Scheduled meetings appear on the calendar on the same day and time, either weekly, biweekly or monthly. The number of scheduled meetings that appear on our calendars has dramatically increased since March of 2020. Most of these meetings are on Zoom.

Unscheduling a scheduled meeting is almost always difficult. Due to the quirk of our brains that overvalues what we already have, losing a meeting feels worse than not scheduling one. We all suffer from Zoom meeting loss aversion.

To cancel a scheduled meeting, someone has to take charge. In hierarchies, including academic hierarchies, it is usually the most senior person in the meeting that must agree to cancel.

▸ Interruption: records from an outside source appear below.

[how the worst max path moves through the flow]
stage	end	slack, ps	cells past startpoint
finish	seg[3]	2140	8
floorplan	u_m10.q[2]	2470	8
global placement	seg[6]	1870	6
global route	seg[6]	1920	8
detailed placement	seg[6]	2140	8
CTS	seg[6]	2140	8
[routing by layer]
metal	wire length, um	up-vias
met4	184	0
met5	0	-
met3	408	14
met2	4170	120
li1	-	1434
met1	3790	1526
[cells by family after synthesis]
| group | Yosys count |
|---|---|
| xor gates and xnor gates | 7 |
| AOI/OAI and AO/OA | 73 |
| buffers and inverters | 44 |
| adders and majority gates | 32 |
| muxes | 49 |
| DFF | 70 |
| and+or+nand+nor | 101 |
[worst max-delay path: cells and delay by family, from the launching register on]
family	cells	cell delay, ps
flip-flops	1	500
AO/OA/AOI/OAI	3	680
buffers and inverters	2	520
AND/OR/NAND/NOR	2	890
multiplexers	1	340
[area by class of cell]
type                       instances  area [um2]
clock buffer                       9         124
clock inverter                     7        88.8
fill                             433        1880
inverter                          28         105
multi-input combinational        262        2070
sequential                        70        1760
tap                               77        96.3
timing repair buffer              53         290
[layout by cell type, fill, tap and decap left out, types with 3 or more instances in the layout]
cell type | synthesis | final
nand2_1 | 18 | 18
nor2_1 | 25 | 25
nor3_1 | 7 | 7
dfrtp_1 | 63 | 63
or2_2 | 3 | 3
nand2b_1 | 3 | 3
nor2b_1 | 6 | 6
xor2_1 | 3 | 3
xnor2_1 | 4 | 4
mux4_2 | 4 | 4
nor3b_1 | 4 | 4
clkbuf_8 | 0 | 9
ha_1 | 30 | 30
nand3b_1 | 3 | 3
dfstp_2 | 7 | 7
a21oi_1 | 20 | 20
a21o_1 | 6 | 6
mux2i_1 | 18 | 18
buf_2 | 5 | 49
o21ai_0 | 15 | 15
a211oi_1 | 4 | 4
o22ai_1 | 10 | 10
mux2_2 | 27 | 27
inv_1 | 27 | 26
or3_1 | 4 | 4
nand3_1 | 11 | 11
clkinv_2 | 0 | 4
==> config.mk <==
export PLATFORM = sky130hd
export DESIGN_NAME = jzjpcc_scoreboard_hazard_unit
export DESIGN_NICKNAME = d
export VERILOG_FILES = /design/src/rtl/jzjpcc_scoreboard_hazard_unit.sv
export SDC_FILE = /design/constraint.sdc
export NUM_CORES = 1
export LEC_CHECK = 0
export ABC_AREA = 0
export BUFFER_PORTS_ARGS = -buffer_cell sky130_fd_sc_hd__buf_2
export CORE_MARGIN = 2
export CORE_UTILIZATION = 50
export CTS_CLUSTER_SIZE = 8
export DETAILED_ROUTE_END_ITERATION = 10
export PLACE_DENSITY = 0.88
export SLEW_MARGIN = 0
export SYNTH_ARGS = -nofsm -noshare
export SYNTH_HDL_FRONTEND = slang
export SYNTH_SLANG_ARGS = --single-unit
==> constraint.sdc <==
create_clock -name clock -period 6.3 [get_ports clock]
set_clock_uncertainty 0.05 [all_clocks]
set_input_delay 0.945 -clock clock [delete_from_list [all_inputs] [get_ports clock]]
set_output_delay 0.945 -clock clock [all_outputs]
set_load 0.02 [all_outputs]
==> src/rtl/jzjpcc_scoreboard_hazard_unit.sv <==
// Hazard unit for the jzjpcc pipeline: execute-stage bypass, load-use and scoreboard stalls, branch flush.
// Optional performance counters are enabled with JZJPCC_HAZARD_PERF_EN.
module jzjpcc_scoreboard_hazard_unit #(
  parameter int XLEN                = 32,
  parameter int NUM_SRC             = 2,
  parameter int BRANCH_FLUSH_CYCLES = 1
) (
  input  logic                    clock,
  input  logic                    reset,
  input  logic [5*NUM_SRC-1:0]    rsAddr_decode,
  input  logic [5*NUM_SRC-1:0]    rsAddr_execute,
  input  logic [4:0]              rdAddr_decode,
  input  logic                    rdWriteEnable_decode,
  input  logic [4:0]              rdAddr_execute,
  input  logic                    rdWriteEnable_execute,
  input  logic                    memRead_execute,
  input  logic                    mcIssue_execute,
  input  logic                    mcComplete,
  input  logic [4:0]              mcRdAddr,
  input  logic [4:0]              rdAddr_memory,
  input  logic                    rdWriteEnable_memory,
  input  logic [XLEN-1:0]         aluResult_memory,
  input  logic [4:0]              rdAddr_writeback,
  input  logic                    rdWriteEnable_writeback,
  input  logic [XLEN-1:0]         rd_writebackEnd,
  input  logic                    branchTaken_execute,
  output logic                    stall_fetch,
  output logic                    stall_decode,
  output logic                    flush_decode,
  output logic                    flush_execute,
  output logic [NUM_SRC-1:0]      bypass_execute,
  output logic [XLEN*NUM_SRC-1:0] bypassValue_execute,
  output logic [31:0]             pending
`ifdef JZJPCC_HAZARD_PERF_EN
  ,
  output logic [31:0]             stallCycles,
  output logic [31:0]             flushEvents
`endif
);

  localparam logic [3:0] FLUSH_RELOAD = 4'(BRANCH_FLUSH_CYCLES - 1);

  logic [31:0] pending_q;
  logic [31:0] mc_clr_mask;
  logic [31:0] mc_set_mask;
  logic [31:0] pend_eff;
  logic [3:0]  flush_cnt_q;
  logic        flush_active;
  logic        load_use;
  logic        sb_stall;

  // Completion releases its register combinationally; the register file is write-first.
  assign mc_clr_mask = mcComplete ? (32'd1 << mcRdAddr) : 32'd0;
  assign mc_set_mask = (mcIssue_execute && rdAddr_execute != 5'd0) ? (32'd1 << rdAddr_execute) : 32'd0;
  assign pend_eff    = pending_q & ~mc_clr_mask;
  assign pending     = pending_q;

  assign flush_active = branchTaken_execute | (flush_cnt_q != 4'd0);

  always_comb begin
    bypass_execute      = '0;
    bypassValue_execute = '0;
    if (!reset) begin
      for (int i = 0; i < NUM_SRC; i++) begin
        if (rsAddr_execute[5*i +: 5] != 5'd0 && rdWriteEnable_memory &&
            rsAddr_execute[5*i +: 5] == rdAddr_memory) begin
          bypass_execute[i]                   = 1'b1;
          bypassValue_execute[XLEN*i +: XLEN] = aluResult_memory;
        end else if (rsAddr_execute[5*i +: 5] != 5'd0 && rdWriteEnable_writeback &&
                     rsAddr_execute[5*i +: 5] == rdAddr_writeback) begin
          bypass_execute[i]                   = 1'b1;
          bypassValue_execute[XLEN*i +: XLEN] = rd_writebackEnd;
        end
      end
    end
  end

  always_comb begin
    load_use = 1'b0;
    sb_stall = rdWriteEnable_decode & pend_eff[rdAddr_decode];
    for (int i = 0; i < NUM_SRC; i++) begin
      if (memRead_execute && rdWriteEnable_execute && rdAddr_execute != 5'd0 &&
          rsAddr_decode[5*i +: 5] == rdAddr_execute)
        load_use = 1'b1;
      if (rsAddr_decode[5*i +: 5] != 5'd0 && pend_eff[rsAddr_decode[5*i +: 5]])
        sb_stall = 1'b1;
    end
  end

  // While reset is held the pipeline is bubbled rather than stalled.
  always_comb begin
    stall_fetch   = 1'b0;
    stall_decode  = 1'b0;
    flush_decode  = 1'b0;
    flush_execute = 1'b0;
    if (reset || flush_active) begin
      flush_decode  = 1'b1;
      flush_execute = 1'b1;
    end else if (load_use || sb_stall) begin
      stall_fetch   = 1'b1;
      stall_decode  = 1'b1;
      flush_execute = 1'b1;
    end
  end

  always_ff @(posedge clock or posedge reset) begin
    if (reset) begin
      pending_q   <= 32'd0;
      flush_cnt_q <= 4'd0;
    end else begin
      pending_q <= ((pending_q & ~mc_clr_mask) | mc_set_mask) & ~32'd1;
      if (branchTaken_execute)
        flush_cnt_q <= FLUSH_RELOAD;
      else if (flush_cnt_q != 4'd0)
        flush_cnt_q <= flush_cnt_q - 4'd1;
    end
  end

`ifdef JZJPCC_HAZARD_PERF_EN
  logic [31:0] stall_cycles_q;
  logic [31:0] flush_events_q;

  assign stallCycles = stall_cycles_q;
  assign flushEvents = flush_events_q;

  always_ff @(posedge clock or posedge reset) begin
    if (reset) begin
      stall_cycles_q <= 32'd0;
      flush_events_q <= 32'd0;
    end else begin
      if (stall_decode && stall_cycles_q != 32'hFFFF_FFFF)
        stall_cycles_q <= stall_cycles_q + 32'd1;
      if (branchTaken_execute && flush_events_q != 32'hFFFF_FFFF)
        flush_events_q <= flush_events_q + 32'd1;
    end
  end
`endif

endmodule

==> results.sh <==
export IMPL_outcome="finished clean"
export IMPL_clk_latency_ns=0.30
export IMPL_setup_ws_ns=1.518
export IMPL_dp_cells=778
export IMPL_drive_above_1_share=0.3763
export IMPL_synth_area_leaders="dfrtp_1 22%, mux2i_1 18%, nor2_1 7.6%"
export IMPL_holdPathEnd="flush_cnt_q[2]"
export IMPL_finalNonFillerCells=786
export IMPL_peakVddDrop_mv=0.1010
export IMPL_worst_pin_slew_ns=1.364
export IMPL_finalHoldViolations=0
export IMPL_wirelength_um=17270
export IMPL_synth_distinct_cells=60
export IMPL_path_cells="buf_2 > or4_1 > nor2_1 > nor4_4 > buf_4 > o21ai_2 > inv_1 > buf_2"
export IMPL_ys_seq_elements=35
export IMPL_drc=0
export IMPL_clkTransAtPathRegs_ns=0.08
export IMPL_crit_path_start_kind="input port"
export IMPL_fp_dieH_um=93.95
export IMPL_swShare=0.4440
export IMPL_start_util=0.5208
export IMPL_max_stage_delay_ns=1.11
export IMPL_num_vias=4890
export IMPL_slew_violations=0
export IMPL_port_buffers=219
export IMPL_cp_max_fo=33
export IMPL_ant_nets=0
export IMPL_cp_slowest_cell="o21ai_2"
export IMPL_postCtsSetupRepairBufs=0
export IMPL_finalCritPeriodShare=0.7591
export IMPL_postSynthCellCount=493
export IMPL_grt_max_degree=38
export IMPL_rows=32
export IMPL_crit_arrival_ns=3.79
export IMPL_async_flop_share=1.000
export IMPL_critPathRequiredTime_ns=5.30
export IMPL_antenna_found_initial=1
export IMPL_drtIter0Drc=470
export IMPL_worstHoldStart="flush_cnt_q[2]"
export IMPL_p_int_uw=566.1
export IMPL_ios=221
export IMPL_r2r_end="flush_cnt_q[1]"
export IMPL_worstSetupPathType="in2out"
export IMPL_place_hpwl_um=13550
export IMPL_p_sw_uw=452.0
export IMPL_maxClockFrequency_ghz=0.2091
export IMPL_hold_slack_ns=0.5281
export IMPL_cellLeakagePower_uw=0.002319
export IMPL_power_frac_clock=0.169
export IMPL_yosysTopAreaCell="dfrtp_1"
export IMPL_p_total_uw=1018
export IMPL_finalCriticalPeriod_ns=4.782
export IMPL_cts_hold_buf=0
export IMPL_grt_pass1_wl_um=25940
export IMPL_syn_nets=613
export IMPL_p_seq_frac=0.322
export IMPL_nNetsFinal=803
export IMPL_cts_max_path_buffers=2
export IMPL_nFillCells=650
export IMPL_syn_to_final_growth_pct=28.98
export IMPL_post_drt_via_cell_ratio=6.221
export IMPL_cts_root_buf="clkbuf_8"
export IMPL_cap_violations=0
export IMPL_place_congestion=1.025
export IMPL_post_place_ws_ns=1.603
export IMPL_setup_tns_ns=0
export IMPL_cts_tree="built"
export IMPL_grt_total_usage=0.3902
export IMPL_min_path_type="reg2reg"
export IMPL_rrSetupSlack_ns=4.98
export IMPL_p_per_area_nw_per_um2=195.1
export IMPL_cts_htree_levels=2
export IMPL_synth_area_um2=4045
export IMPL_mostFrequentLayoutCell="buf_2"
export IMPL_cts_resized=0
export IMPL_crit_top_cell="buf_2"
export IMPL_grt_overflow_total=0
export IMPL_dieArea_um2=8826
export IMPL_wire_per_inst_um=21.97
export IMPL_setup_viol=0
export IMPL_slew_headroom=0.09071
export IMPL_syn_area_per_cell_um2=8.205
export IMPL_yosysWarnings=0
export IMPL_cts_inserted_buffers=5
export IMPL_core_region_area_um2=7767
export IMPL_synth_seq_area_share=0.2165
export IMPL_ys_flop_type="dfrtp_1"
export IMPL_cts_sinks=35
export IMPL_die_w_um=93.95
export IMPL_whs_path_depth=2
export IMPL_power_share_combinational=0.510
export IMPL_grt_pass1_vias=4812
export IMPL_rsz0062_at_grt="false"
export IMPL_mostFrequentLayoutCells="219 x buf_2, 82 x nor2_1, 74 x mux2i_1, 56 x o21ai_0, 35 x dfrtp_1"
export IMPL_cp_end_kind="output port"
export IMPL_synth_edf_count=0
export IMPL_synth_top_area_share=0.2165
export IMPL_dr_pass1_iters=5
export IMPL_r2r_start="flush_cnt_q[0]"
export IMPL_reg2regPathDepth=5
[power groups by stage]
stage          registers [uW]  clock network (uW)  logic [uW]
3_3_place_gp              324                   0         497
2_1_floorplan             376                   0         265
3_5_place_dp              328                   0         509
6_report                  328                 172         519
5_1_grt                   331                 181         556
4_1_cts                   324                 172         511
**src/rtl/rr_mux8_arbiter_if.sv**
```systemverilog
// Bundle for the shared 8:1 path: requester-side controls and data, plus the grant/mux results.
// The arbiter connects through the slave modport; the requester side uses master.
interface rr_mux8_arbiter_if;
  logic       en;
  logic [7:0] req;
  logic [7:0] in;
  logic [7:0] gnt;
  logic [2:0] sel;
  logic       valid;
  logic       out;
  logic       done;

  modport master (
    output en, req, in,
    input  gnt, sel, valid, out, done
  );

  modport slave (
    input  en, req, in,
    output gnt, sel, valid, out, done
  );
endinterface

```
**src/rtl/rr_mux8_arbiter.sv**
```systemverilog
// Round-robin arbiter for one shared single-bit 8:1 mux path. It grants bounded bursts,
// rotates priority past the last owner, and forwards the owner's data bit combinationally.
module rr_mux8_arbiter #(
  parameter int MAX_BURST = 4
) (
  input  logic               clk,
  input  logic               rst,
  rr_mux8_arbiter_if.slave   bus
);

  typedef enum logic {IDLE, GRANT} state_t;

  localparam logic [3:0] MAX_CNT = 4'(MAX_BURST);

  state_t     state_q, state_d;
  logic [2:0] sel_q, sel_d;
  logic [7:0] gnt_q, gnt_d;
  logic [3:0] cnt_q, cnt_d;
  logic [2:0] ptr_q, ptr_d;
  logic       done_q, done_d;

  logic [3:0] pick_idle;
  logic [3:0] pick_rel;
  logic [2:0] rel_ptr;
  logic       release_now;

  // Returns {found, index}: the first requester at or after p, wrapping modulo 8.
  // Scanning from the far end lets the nearest hit overwrite the result last.
  function automatic logic [3:0] pick(input logic [7:0] r, input logic [2:0] p);
    logic [3:0] res;
    logic [2:0] idx;
    res = 4'd0;
    for (int k = 7; k >= 0; k--) begin
      idx = p + 3'(k);
      if (r[idx]) res = {1'b1, idx};
    end
    return res;
  endfunction

  assign rel_ptr     = sel_q + 3'd1;
  assign pick_idle   = pick(bus.req, ptr_q);
  assign pick_rel    = pick(bus.req, rel_ptr);
  assign release_now = !bus.req[sel_q] || (cnt_q == MAX_CNT) || !bus.en;

  always_ff @(posedge clk) begin
    if (rst) begin
      state_q <= IDLE;
      sel_q   <= 3'd0;
      gnt_q   <= 8'd0;
      cnt_q   <= 4'd0;
      ptr_q   <= 3'd0;
      done_q  <= 1'b0;
    end else begin
      state_q <= state_d;
      sel_q   <= sel_d;
      gnt_q   <= gnt_d;
      cnt_q   <= cnt_d;
      ptr_q   <= ptr_d;
      done_q  <= done_d;
    end
  end

  always_comb begin
    state_d = state_q;
    sel_d   = sel_q;
    gnt_d   = gnt_q;
    cnt_d   = cnt_q;
    ptr_d   = ptr_q;
    done_d  = 1'b0;
    unique case (state_q)
      IDLE: begin
        gnt_d = 8'd0;
        if (bus.en && pick_idle[3]) begin
          state_d = GRANT;
          sel_d   = pick_idle[2:0];
          gnt_d   = 8'd1 << pick_idle[2:0];
          cnt_d   = 4'd1;
        end
      end
      GRANT: begin
        if (!release_now) begin
          cnt_d = cnt_q + 4'd1;
        end else begin
          // The releasing owner now sits last in priority, so re-arbitrate from rel_ptr.
          ptr_d  = rel_ptr;
          done_d = 1'b1;
          if (bus.en && pick_rel[3]) begin
            sel_d = pick_rel[2:0];
            gnt_d = 8'd1 << pick_rel[2:0];
            cnt_d = 4'd1;
          end else begin
            state_d = IDLE;
            gnt_d   = 8'd0;
          end
        end
      end
      default: state_d = IDLE;
    endcase
  end

  assign bus.gnt   = gnt_q;
  assign bus.sel   = sel_q;
  assign bus.done  = done_q;
  assign bus.valid = (state_q == GRANT) && bus.req[sel_q];
  assign bus.out   = bus.valid && bus.in[sel_q];

endmodule

```
**src/flat_wrapper.sv**
```systemverilog
// flat-port wrapper written by rule: the top's interface ports become plain ports
module rr_mux8_arbiter_flat 
#(
  parameter int MAX_BURST = 4
)
  (clk, rst, bus_en, bus_req, bus_in, bus_gnt, bus_sel, bus_valid, bus_out, bus_done);
  rr_mux8_arbiter_if bus_i ();
  input  logic clk;
  input  logic rst;
  input wire logic [$bits(bus_i.en)-1:0] bus_en;
  input wire logic [$bits(bus_i.req)-1:0] bus_req;
  input wire logic [$bits(bus_i.in)-1:0] bus_in;
  output wire logic [$bits(bus_i.gnt)-1:0] bus_gnt;
  output wire logic [$bits(bus_i.sel)-1:0] bus_sel;
  output wire logic [$bits(bus_i.valid)-1:0] bus_valid;
  output wire logic [$bits(bus_i.out)-1:0] bus_out;
  output wire logic [$bits(bus_i.done)-1:0] bus_done;
  assign bus_i.en = bus_en;
  assign bus_i.req = bus_req;
  assign bus_i.in = bus_in;
  assign bus_gnt = bus_i.gnt;
  assign bus_sel = bus_i.sel;
  assign bus_valid = bus_i.valid;
  assign bus_out = bus_i.out;
  assign bus_done = bus_i.done;
  rr_mux8_arbiter #(.MAX_BURST(MAX_BURST)) u_core (.clk(clk), .rst(rst), .bus(bus_i));
endmodule
```
**config.mk**
```make
export PLATFORM = sky130hd
export DESIGN_NAME = rr_mux8_arbiter_flat
export DESIGN_NICKNAME = d
export VERILOG_FILES = /design/src/rtl/rr_mux8_arbiter_if.sv /design/src/rtl/rr_mux8_arbiter.sv /design/src/flat_wrapper.sv
export SDC_FILE = /design/constraint.sdc
export NUM_CORES = 1
export LEC_CHECK = 0
export ABC_AREA = 0
export BUFFER_PORTS_ARGS = -buffer_cell sky130_fd_sc_hd__buf_2
export CORE_UTILIZATION = 45
export CTS_CLUSTER_DIAMETER = 30
export CTS_CLUSTER_SIZE = 20
export DETAILED_ROUTE_END_ITERATION = 6
export HOLD_SLACK_MARGIN = 0.08
export SYNTH_ARGS = -nofsm -noshare
export SYNTH_HDL_FRONTEND = slang
export SYNTH_SLANG_ARGS = --single-unit
```
**constraint.sdc**
```tcl
create_clock -name clk -period 4.75 [get_ports clk]
set_clock_uncertainty 0.05 [all_clocks]
set_input_delay 0.95 -clock clk [delete_from_list [all_inputs] [get_ports clk]]
set_output_delay 0.95 -clock clk [all_outputs]
set_load 0.01 [all_outputs]
```
# --- Word-level counts from Yosys, hierarchy flattened ---
# Index checks and enable logic that the tools add are counted.
word_totals:
  ff_bits: 20
op_classes:
  n_lt_le_gt_ge: 17
  n_reduce_logical: 12
  n_eq_ne: 5
  n_shift: 2
  muxes: 69
  n_bitwise: 1
  addsub: 16
op_table:
  columns: ["operator", "count"]
  rows:
  - ["two-way mux 4 bit", 19]
  - ["< comparator 3 x 4 -> 1 bit (second input constant)", 17]
  - ["binary-select mux 1 bit (select 3 bit)", 18]
  - ["adder 3 bit (second input constant)", 8]
  - ["two-way mux 8 bit", 3]
  - ["two-way mux 1 bit", 22]
  - ["case mux 8 bit (2 select lines)", 1]
  - ["<< shifter 1 x 3 -> 8 bit (first input constant)", 2]
  - ["adder 3 x 2 -> 3 bit (second input constant)", 4]
  - ["adder 3 x 1 -> 3 bit (second input constant)", 3]
  - ["two-way mux 3 bit", 3]
  - ["case mux 4 bit (2 select lines)", 1]
  - ["case mux 3 bit (2 select lines)", 1]
  - ["adder 4 x 1 -> 4 bit (second input constant)", 1]
  - ["equality test 4 x 3 -> 1 bit (second input constant)", 1]
  - ["logical AND 1 bit", 4]
  - ["inequality test 2 bit (second input constant)", 2]
  - ["AND reduction 2 bit", 2]
  - ["inequality test 3 bit (second input constant)", 1]
  - ["AND reduction 3 bit", 1]
  - ["logical NOT 1 bit", 2]
  - ["logical OR 1 bit", 2]
  - ["inequality test 2 x 1 -> 1 bit (second input constant)", 1]
  - ["case mux 1 bit (2 select lines)", 1]
  - ["2 further kinds", 2]

# --- Longest topological paths before layout ---
depth:
  word_depth: 16
  ltp_mapped: 14

# --- Worst setup path after synthesis ---
# OpenSTA, ideal clock, no wires.
synth_timing:
  kind: "reg2reg"
  startpoint: "reg u_core.ptr_q[0]"
  endpoint: "reg u_core.gnt_q[4], in the netlist u_core.bus.gnt[4]"
  path_stages_with_launch: 14
  setup_ns: 0.131
  path_slack_ns: 1.237
  arrival_time_ns: 3.332
  path_cell_list: "dfxtp_1 -> buf_6 -> buf_6 -> clkinv_1 -> ha_1 -> buf_1 -> mux4_2 -> or2_2 -> o41a_1 -> and2_1 -> o21ai_1 -> nor3_1 -> a221oi_1 -> nor3_1"
synth_via:
  elab_chain_cells: 14
  elab_cells_between_ends: 35
  cone_classes: "7 x add/sub; 1 x shift; 26 x mux; 1 x reduce/logical"
synth_rtl:
  columns: ["element", "line", "source"]
  rows:
  - ["start: declaration", "rr_mux8_arbiter.sv:19", "logic [2:0] ptr_q, ptr_d;"]
  - ["start signal: assignment", "rr_mux8_arbiter.sv:58", "ptr_q <= ptr_d;"]
  - ["adder 3 bit", "rr_mux8_arbiter.sv:34", "idx = p + 3'(k);"]
  - ["binary-select mux 1 bit (select 3 bit)", "rr_mux8_arbiter.sv:35", "if (r[idx]) res = {1'b1, idx};"]
  - ["two-way mux 1 bit (implied by the code)", "rr_mux8_arbiter.sv:35", null]
  - ["two-way mux 4 bit (7 in series)", "rr_mux8_arbiter.sv:35", null]
  - ["two-way mux 4 bit (*)", "rr_mux8_arbiter.sv:35", null]
  - ["<< shifter 1 x 3 -> 8 bit / logical AND 1 bit (equally long branches)", "rr_mux8_arbiter.sv:76, rr_mux8_arbiter.sv:73", null]
  - ["two-way mux 8 bit (*)", "rr_mux8_arbiter.sv:73", "if (bus.en && pick_idle[3]) begin"]
  - ["case mux 8 bit (2 select lines) (*)", "rr_mux8_arbiter.sv:70", "unique case (state_q)"]
  - ["end signal: assignment", "rr_mux8_arbiter.sv:56", "gnt_q <= gnt_d;"]
  - ["end: declaration", "rr_mux8_arbiter.sv:17", "logic [7:0] gnt_q, gnt_d;"]
# Mark *: on every way between the ends. The rest lies on a longest branch, timed or not. The select of a mux whose other input is x is not followed.
# A chain may end at the register's enable or synchronous reset.

# --- Worst setup path in the final report ---
layout_timing:
  startpoint: "reg u_core.ptr_q[1]"
  endpoint: "reg u_core.gnt_q[3], in the netlist u_core.bus.gnt[3]"
# The elaborated chain is that of the path after synthesis.

==> results.ini <==
[outcome]
outcome = finished, violations left
violations = DRC

[sta]
worst_slack_ns = 1.05
fmax_mhz = 270
setup-tns-final_ns = 0
finalHoldViolCount = 0
min_period_ns = 3.70
fin_crit_sh = 0.779
max_slew_margin = 0.343
rsz0062_at_grt = false
worst_slew_pin_slew_ns = 0.983
setup_viol = 0
slew_viol_final = 0

[critical_path]
cp_top_family = compound AO/OA/AOI/OAI gates
worstSetupEndpointType = flip-flop
cp_max_fo = 13
worstPathArrival_ns = 3.82
path_class = flip-flop to flip-flop
worstPathCellList = inv_2 -> ha_1 -> mux2_2 -> and3_1 -> o311ai_0 -> a31oi_1 -> o41ai_2 -> nor2b_1 -> nand3_1 -> a311oi_1
slowest_delay_ns = 0.65
start_kind = flip-flop
cp_slowest_cell = ha_1
required_ns = 4.87
rrSetupSlack_ns = 1.05
worst-path-buf-inv = 1

[logic_synthesis]
netlist_instances = 335
ys_seq_area_frac = 0.133
syn_nets = 360
avgSynthCellArea_sq_um = 9.01
async_reset_ff_frac = 0
yosys_most_used_dff = dfxtp_1
ys_ff_latch = 20
synth_area_sq_mm = 0.00302
synthDistinctLibCells = 71
synth_edf_count = 0
synth_warnings = 0

[grt]
gr-total-overflow = 0
antenna_found_initial = 0
grt_usage = 0.238
grt_start_max_net_pins = 30
grt_pass1_vias = 2622
grt_pass1_wl_mm = 13.5

[floorplan]
initial_core_util = 0.470
core_area_sq_mm = 0.00642
fp.dieW_um = 83.9
die-area_sq_mm = 0.00704
io_pins = 33
std_cell_rows = 29
die_y_um = 83.9

[clock_network]
clock_path_buffers = 2
numCtsBuffers = 3
cts_tree = built
clk_pin_slew_ns = 0.07
post_cts_resized = 0
cts.sinks = 20
clk_latency_ns = 0.26
cts_hold_buf = 0
cts_setup_buffers = 0
htreeDepth = 1
cts_root_buf = clkbuf_8

[hold_path]
hp-class = flip-flop to flip-flop

[placed_design]
io_buffers = 32
place.gp.congestion = 0.934
dp_hpwl_mm = 5.87
pre_cts_ws_ns = 0.966

[routing]
wl_per_cell_um = 19.0
vias = 2835
first_pass_iters = 7
drt_iter0_markers = 249
drcViolationCount = 2
vias_per_cell = 6.67
routed_wl_mm = 8.08
final_antenna_net_count = 0

[pwr]
p_per_area_mw_per_mm2 = 332
p_leak_nw = 1.20
ir_drop_uv = 189

[finish]
areaGrowthSynthToFinish_pct = 6.76
diodes = 0
nets = 375
drive_gt1_frac = 0.276
fillCellCount = 588

[job]
drv_cap = 0

sequential cells by signal (all words and copies together), names as in the netlist:
register	count
u_core.bus.gnt	8
u_core.bus.sel	3
u_core.cnt_q	4
u_core.ptr_q	3
u_core.state_q	1
u_core.bus.done	1
layout by cell type (no fill, tap or decap), types with 8 or more instances in the layout:
cell	instances
a21oi_1	17
buf_2	32
buf_4	8
dfxtp_1	20
inv_1	11
mux2_2	12
mux2i_1	21
mux4_2	26
nand2_1	19
nand3_1	9
nor2_1	29
o21ai_0	9
layout make-up:
class                      instances  area, sq um  area share
multi-input combinational        271         2410       0.748
sequential                        20          400       0.124
inverter                          14         52.6      0.0163
timing repair buffer              40          220      0.0683
clock buffer                       3         41.3      0.0128
tap                               77         96.3      0.0299
layer usage:
layer  global-route usage  routed length, um
met5                    0                  0
met4               0.0627                165
met3               0.0267                433
met2                0.382               3900
met1                0.341               3590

All of us in higher ed have an interest in having fewer meetings. To accomplish this goal, we will need to change some norms.

The modest proposal that I’d like to put forward to all of you is that the default for scheduled meetings should be to cancel.

Scheduled meetings should proceed only if the following conditions are met:

  • A. There is an agenda for the meeting that is shared 24 hours in advance.
  • B. The goals of the meeting can only be accomplished synchronously -- not by email or Slack, etc.
  • C. There will be clear action items that result from holding the meeting.

If all of these conditions are not met, then the meeting should not take place.

Everyone will appreciate having the time back in their schedule to get some real work done.

How might we go about changing academic meeting norms in the age of Zoom?

How many scheduled meetings are on your calendar for this week?